Work required
Render every entry verbatim.

Collection entries
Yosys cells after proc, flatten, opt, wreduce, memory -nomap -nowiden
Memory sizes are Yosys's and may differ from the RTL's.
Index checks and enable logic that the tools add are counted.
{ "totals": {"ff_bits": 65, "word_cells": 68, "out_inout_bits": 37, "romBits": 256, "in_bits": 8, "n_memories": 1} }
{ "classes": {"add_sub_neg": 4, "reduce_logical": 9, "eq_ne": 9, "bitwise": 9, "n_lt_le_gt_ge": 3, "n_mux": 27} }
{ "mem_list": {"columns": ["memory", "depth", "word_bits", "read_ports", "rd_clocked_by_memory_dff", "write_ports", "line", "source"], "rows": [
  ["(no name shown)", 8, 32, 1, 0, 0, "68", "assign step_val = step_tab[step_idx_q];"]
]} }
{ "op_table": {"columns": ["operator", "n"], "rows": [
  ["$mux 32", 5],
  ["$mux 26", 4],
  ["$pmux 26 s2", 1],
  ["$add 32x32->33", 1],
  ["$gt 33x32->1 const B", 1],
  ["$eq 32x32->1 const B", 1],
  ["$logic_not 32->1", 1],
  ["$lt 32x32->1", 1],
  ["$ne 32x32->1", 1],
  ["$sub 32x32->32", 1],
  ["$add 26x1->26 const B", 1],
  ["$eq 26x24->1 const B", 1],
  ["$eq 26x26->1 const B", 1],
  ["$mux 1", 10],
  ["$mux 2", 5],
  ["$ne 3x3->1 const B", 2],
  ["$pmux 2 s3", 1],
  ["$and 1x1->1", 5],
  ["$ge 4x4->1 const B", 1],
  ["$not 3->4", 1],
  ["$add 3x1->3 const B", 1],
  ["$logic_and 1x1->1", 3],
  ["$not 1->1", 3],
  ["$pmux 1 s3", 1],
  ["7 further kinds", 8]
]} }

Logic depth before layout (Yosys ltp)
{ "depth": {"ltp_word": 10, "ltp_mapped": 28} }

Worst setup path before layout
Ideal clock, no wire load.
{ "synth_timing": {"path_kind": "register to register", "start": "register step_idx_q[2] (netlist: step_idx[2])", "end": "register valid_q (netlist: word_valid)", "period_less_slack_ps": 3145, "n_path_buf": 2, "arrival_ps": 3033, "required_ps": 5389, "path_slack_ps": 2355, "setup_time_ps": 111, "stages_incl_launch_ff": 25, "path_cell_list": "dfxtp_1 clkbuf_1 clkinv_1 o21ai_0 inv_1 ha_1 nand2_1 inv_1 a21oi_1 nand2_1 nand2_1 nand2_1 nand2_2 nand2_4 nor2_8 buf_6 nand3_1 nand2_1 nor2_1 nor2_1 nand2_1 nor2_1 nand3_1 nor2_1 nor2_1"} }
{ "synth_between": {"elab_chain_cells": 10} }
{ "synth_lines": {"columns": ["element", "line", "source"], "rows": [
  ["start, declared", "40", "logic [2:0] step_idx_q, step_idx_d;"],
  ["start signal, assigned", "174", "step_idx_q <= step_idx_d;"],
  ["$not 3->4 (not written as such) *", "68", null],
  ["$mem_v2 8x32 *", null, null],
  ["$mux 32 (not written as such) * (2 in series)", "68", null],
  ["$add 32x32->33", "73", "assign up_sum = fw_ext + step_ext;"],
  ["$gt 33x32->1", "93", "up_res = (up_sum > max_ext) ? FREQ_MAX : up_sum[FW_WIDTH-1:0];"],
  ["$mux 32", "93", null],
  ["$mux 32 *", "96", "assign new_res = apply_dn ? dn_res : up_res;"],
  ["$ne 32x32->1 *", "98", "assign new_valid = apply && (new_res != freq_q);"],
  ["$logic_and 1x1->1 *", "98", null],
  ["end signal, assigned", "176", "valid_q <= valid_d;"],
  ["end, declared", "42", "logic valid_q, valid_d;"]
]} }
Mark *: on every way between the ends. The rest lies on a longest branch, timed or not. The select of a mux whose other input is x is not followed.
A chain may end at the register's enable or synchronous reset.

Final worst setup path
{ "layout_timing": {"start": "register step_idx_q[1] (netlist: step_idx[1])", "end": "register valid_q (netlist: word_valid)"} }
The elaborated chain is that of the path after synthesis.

Response area
Yosys cells after proc, flatten, opt, wreduce, memory -nomap -nowiden
Memory sizes are Yosys's and may differ from the RTL's.
Index checks and enable logic that the tools add are counted.
{ "totals": {"ff_bits": 65, "word_cells": 68, "out_inout_bits": 37, "romBits": 256, "in_bits": 8, "n_memories": 1} }
{ "classes": {"add_sub_neg": 4, "reduce_logical": 9, "eq_ne": 9, "bitwise": 9, "n_lt_le_gt_ge": 3, "n_mux": 27} }
{ "mem_list": {"columns": ["memory", "depth", "word_bits", "read_ports", "rd_clocked_by_memory_dff", "write_ports", "line", "source"], "rows": [
  ["(no name shown)", 8, 32, 1, 0, 0, "68", "assign step_val = step_tab[step_idx_q];"]
]} }
{ "op_table": {"columns": ["operator", "n"], "rows": [
  ["$mux 32", 5],
  ["$mux 26", 4],
  ["$pmux 26 s2", 1],
  ["$add 32x32->33", 1],
  ["$gt 33x32->1 const B", 1],
  ["$eq 32x32->1 const B", 1],
  ["$logic_not 32->1", 1],
  ["$lt 32x32->1", 1],
  ["$ne 32x32->1", 1],
  ["$sub 32x32->32", 1],
  ["$add 26x1->26 const B", 1],
  ["$eq 26x24->1 const B", 1],
  ["$eq 26x26->1 const B", 1],
  ["$mux 1", 10],
  ["$mux 2", 5],
  ["$ne 3x3->1 const B", 2],
  ["$pmux 2 s3", 1],
  ["$and 1x1->1", 5],
  ["$ge 4x4->1 const B", 1],
  ["$not 3->4", 1],
  ["$add 3x1->3 const B", 1],
  ["$logic_and 1x1->1", 3],
  ["$not 1->1", 3],
  ["$pmux 1 s3", 1],
  ["7 further kinds", 8]
]} }

Logic depth before layout (Yosys ltp)
{ "depth": {"ltp_word": 10, "ltp_mapped": 28} }

Worst setup path before layout
Ideal clock, no wire load.
{ "synth_timing": {"path_kind": "register to register", "start": "register step_idx_q[2] (netlist: step_idx[2])", "end": "register valid_q (netlist: word_valid)", "period_less_slack_ps": 3145, "n_path_buf": 2, "arrival_ps": 3033, "required_ps": 5389, "path_slack_ps": 2355, "setup_time_ps": 111, "stages_incl_launch_ff": 25, "path_cell_list": "dfxtp_1 clkbuf_1 clkinv_1 o21ai_0 inv_1 ha_1 nand2_1 inv_1 a21oi_1 nand2_1 nand2_1 nand2_1 nand2_2 nand2_4 nor2_8 buf_6 nand3_1 nand2_1 nor2_1 nor2_1 nand2_1 nor2_1 nand3_1 nor2_1 nor2_1"} }
{ "synth_between": {"elab_chain_cells": 10} }
{ "synth_lines": {"columns": ["element", "line", "source"], "rows": [
  ["start, declared", "40", "logic [2:0] step_idx_q, step_idx_d;"],
  ["start signal, assigned", "174", "step_idx_q <= step_idx_d;"],
  ["$not 3->4 (not written as such) *", "68", null],
  ["$mem_v2 8x32 *", null, null],
  ["$mux 32 (not written as such) * (2 in series)", "68", null],
  ["$add 32x32->33", "73", "assign up_sum = fw_ext + step_ext;"],
  ["$gt 33x32->1", "93", "up_res = (up_sum > max_ext) ? FREQ_MAX : up_sum[FW_WIDTH-1:0];"],
  ["$mux 32", "93", null],
  ["$mux 32 *", "96", "assign new_res = apply_dn ? dn_res : up_res;"],
  ["$ne 32x32->1 *", "98", "assign new_valid = apply && (new_res != freq_q);"],
  ["$logic_and 1x1->1 *", "98", null],
  ["end signal, assigned", "176", "valid_q <= valid_d;"],
  ["end, declared", "42", "logic valid_q, valid_d;"]
]} }
Mark *: on every way between the ends. The rest lies on a longest branch, timed or not. The select of a mux whose other input is x is not followed.
A chain may end at the register's enable or synchronous reset.

Final worst setup path
{ "layout_timing": {"start": "register step_idx_q[1] (netlist: step_idx[1])", "end": "register valid_q (netlist: word_valid)"} }
The elaborated chain is that of the path after synthesis.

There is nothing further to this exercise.